Problem details » Using the material below, return exactly the lines between the one holding "export PLATFORM = sky130hd" and the one holding "export SLEW_MARGIN = 20", inclusive, and no others.

Exercise materials »
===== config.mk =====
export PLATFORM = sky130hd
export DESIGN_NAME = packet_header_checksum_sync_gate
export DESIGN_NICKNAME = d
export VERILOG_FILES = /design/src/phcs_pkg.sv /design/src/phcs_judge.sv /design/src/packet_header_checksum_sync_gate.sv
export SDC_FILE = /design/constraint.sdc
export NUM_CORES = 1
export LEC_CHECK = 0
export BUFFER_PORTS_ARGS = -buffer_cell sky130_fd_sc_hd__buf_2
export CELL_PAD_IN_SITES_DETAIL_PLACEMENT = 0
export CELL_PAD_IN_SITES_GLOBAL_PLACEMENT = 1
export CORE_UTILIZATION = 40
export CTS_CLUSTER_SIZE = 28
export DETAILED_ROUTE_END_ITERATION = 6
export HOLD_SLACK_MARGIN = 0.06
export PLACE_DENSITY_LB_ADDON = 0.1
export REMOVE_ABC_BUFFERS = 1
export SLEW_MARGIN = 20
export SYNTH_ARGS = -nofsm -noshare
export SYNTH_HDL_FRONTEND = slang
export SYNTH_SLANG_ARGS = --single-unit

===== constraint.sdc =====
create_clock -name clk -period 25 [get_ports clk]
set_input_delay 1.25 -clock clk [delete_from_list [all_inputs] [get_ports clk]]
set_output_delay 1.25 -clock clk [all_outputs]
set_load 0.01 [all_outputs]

Exercise result »
export PLATFORM = sky130hd
export DESIGN_NAME = packet_header_checksum_sync_gate
export DESIGN_NICKNAME = d
export VERILOG_FILES = /design/src/phcs_pkg.sv /design/src/phcs_judge.sv /design/src/packet_header_checksum_sync_gate.sv
export SDC_FILE = /design/constraint.sdc
export NUM_CORES = 1
export LEC_CHECK = 0
export BUFFER_PORTS_ARGS = -buffer_cell sky130_fd_sc_hd__buf_2
export CELL_PAD_IN_SITES_DETAIL_PLACEMENT = 0
export CELL_PAD_IN_SITES_GLOBAL_PLACEMENT = 1
export CORE_UTILIZATION = 40
export CTS_CLUSTER_SIZE = 28
export DETAILED_ROUTE_END_ITERATION = 6
export HOLD_SLACK_MARGIN = 0.06
export PLACE_DENSITY_LB_ADDON = 0.1
export REMOVE_ABC_BUFFERS = 1
export SLEW_MARGIN = 20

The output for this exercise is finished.